Eine Beobachtung, Mechel, die ich neulich gemacht habe, will mir einfach nicht aus dem Kopf.
Wir hatten uns mit unseren beiden Enkelkindern eine Auszeit gegönnt und sind mit ihnen zum Irrland-Park nach Twisteden gefahren.
Gut, dass man die Eintritt-Tickets nur per Internet erhalten kann, ist für uns alten Leute ja schon ein wenig gewöhnungsbedürftig, und am Ziel angekommen, fragte man sich anhand der vielen Busse, die bereits auf dem Parkplatz standen, ob das nicht eine Schlange am Eingang gäbe.
Aber, nein, da ja jeder schon seinen Zugangsbeweis mit sich führte, ging es ratzfatz, und die Kleinen stürzten sich ins Vergnügen. Ausgiebig wurde eine Attraktion nach der anderen ausgekostet: Purzelbäume auf der Wassermatte, Rutschen, Schaukeln, Rädchen fahren, zwischendurch eine Pommes in freier Natur, umgeben von freilaufenden Hühnern. Die Stunden vergingen im Fluge.
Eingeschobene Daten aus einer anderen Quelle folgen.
### src/rtl/rngc_top.sv
module rngc_top #(
   parameter int         ADDR_W    = 7,
   parameter int         DATA_W    = 32,
   parameter int         N_WORDS   = 4,
   parameter int         N_FAULT   = 7,
   parameter bit         RDATA_REG = 1'b1,
   parameter logic [3:0] REV_MAJOR = 4'h3,
   parameter logic [3:0] REV_MINOR = 4'h1,
   parameter logic [3:0] REV_PATCH = 4'h2,
   localparam int FLAT_W = N_WORDS * DATA_W
) (
   input  logic               clk,
   input  logic               rst_n,
   input  logic               bus_wr,
   input  logic               bus_rd,
   input  logic [ADDR_W-1:0]  bus_addr,
   input  logic [DATA_W-1:0]  bus_wdata,
   output logic [DATA_W-1:0]  bus_rdata,
   input  logic [N_FAULT-1:0] hlth_evt,
   input  logic               gen_valid,
   input  logic [FLAT_W-1:0]  gen_data,
   output logic               gen_enable,
   output logic               refill_req,
   output logic               irq,
   output logic [15:0]        refill_max,
   output logic [7:0]         refill_min,
   output logic [7:0]         alarm_thresh
);
   import rngc_pkg::*;

   if (DATA_W != 32) begin : g_chk_dw
      $error("rngc_top: DATA_W must be 32");
   end
   if (ADDR_W < 7) begin : g_chk_aw
      $error("rngc_top: ADDR_W must reach offset 0x7C");
   end
   if (N_WORDS < 1 || N_WORDS > 4) begin : g_chk_nw
      $error("rngc_top: N_WORDS must lie in 1..4");
   end
   if (N_FAULT < 1 || N_FAULT > 7) begin : g_chk_nf
      $error("rngc_top: N_FAULT must lie in 1..7");
   end

   logic wr_stat, wr_ctrl, wr_cfg, wr_alarm;
   logic en_rise_w, dis_now_w, capture_w, ready_w;
   logic [N_FAULT-1:0] fault_en_w, faults_w;
   logic [FLAT_W-1:0]  words_flat;
   logic unused_wbits;

   assign wr_stat  = bus_wr & (bus_addr == ADDR_W'(OFS_STAT));
   assign wr_ctrl  = bus_wr & (bus_addr == ADDR_W'(OFS_CTRL));
   assign wr_cfg   = bus_wr & (bus_addr == ADDR_W'(OFS_CFG));
   assign wr_alarm = bus_wr & (bus_addr == ADDR_W'(OFS_ALARM));
   assign unused_wbits = ^bus_wdata;

   rngc_ctrl_regs #(.N_FAULT(N_FAULT)) u_ctrl (
      .clk        (clk),
      .rst_n      (rst_n),
      .wr_ctrl    (wr_ctrl),
      .wr_cfg     (wr_cfg),
      .wr_alarm   (wr_alarm),
      .wd_en      (bus_wdata[EN_BIT]),
      .wd_fen     (bus_wdata[N_FAULT:1]),
      .wd_max     (bus_wdata[MAXR_LSB +: 16]),
      .wd_min     (bus_wdata[7:0]),
      .wd_alarm   (bus_wdata[7:0]),
      .gen_en     (gen_enable),
      .fault_en   (fault_en_w),
      .max_refill (refill_max),
      .min_refill (refill_min),
      .alarm_th   (alarm_thresh),
      .en_rise    (en_rise_w),
      .dis_now    (dis_now_w)
   );

   rngc_status #(.N_FAULT(N_FAULT)) u_stat (
      .clk        (clk),
      .rst_n      (rst_n),
      .wr_stat    (wr_stat),
      .wclr       (bus_wdata[N_FAULT:0]),
      .hlth_evt   (hlth_evt),
      .gen_valid  (gen_valid),
      .gen_en     (gen_enable),
      .dis_now    (dis_now_w),
      .en_rise    (en_rise_w),
      .fault_en   (fault_en_w),
      .ready      (ready_w),
      .faults     (faults_w),
      .capture    (capture_w),
      .refill_req (refill_req),
      .irq        (irq)
   );

   rngc_words #(.N_WORDS(N_WORDS), .DATA_W(DATA_W)) u_words (
      .clk      (clk),
      .rst_n    (rst_n),
      .capture  (capture_w),
      .gen_data (gen_data),
      .words    (words_flat)
   );

   rngc_rdmux #(
      .ADDR_W(ADDR_W), .DATA_W(DATA_W), .N_WORDS(N_WORDS), .N_FAULT(N_FAULT),
      .RDATA_REG(RDATA_REG), .REV_MAJOR(REV_MAJOR), .REV_MINOR(REV_MINOR),
      .REV_PATCH(REV_PATCH)
   ) u_rd (
      .clk        (clk),
      .rst_n      (rst_n),
      .rd         (bus_rd),
      .addr       (bus_addr),
      .words      (words_flat),
      .gen_en     (gen_enable),
      .fault_en   (fault_en_w),
      .ready      (ready_w),
      .faults     (faults_w),
      .max_refill (refill_max),
      .min_refill (refill_min),
      .alarm_th   (alarm_thresh),
      .rdata      (bus_rdata)
   );
endmodule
Zum Schluss dann noch in die Halle mit den riesigen Lego-Bausteinen. Und nun zu meiner Beobachtung: Unser Junge, acht Jahre alt, leitete sofort wie selbstverständlich die Konstruktion und unser Mädchen fügte sich klaglos in die Rolle der Materialbeschafferin. Ob du es glaubst oder nicht, die haben eine geschlagene Stunde an ihrem Haus gebaut.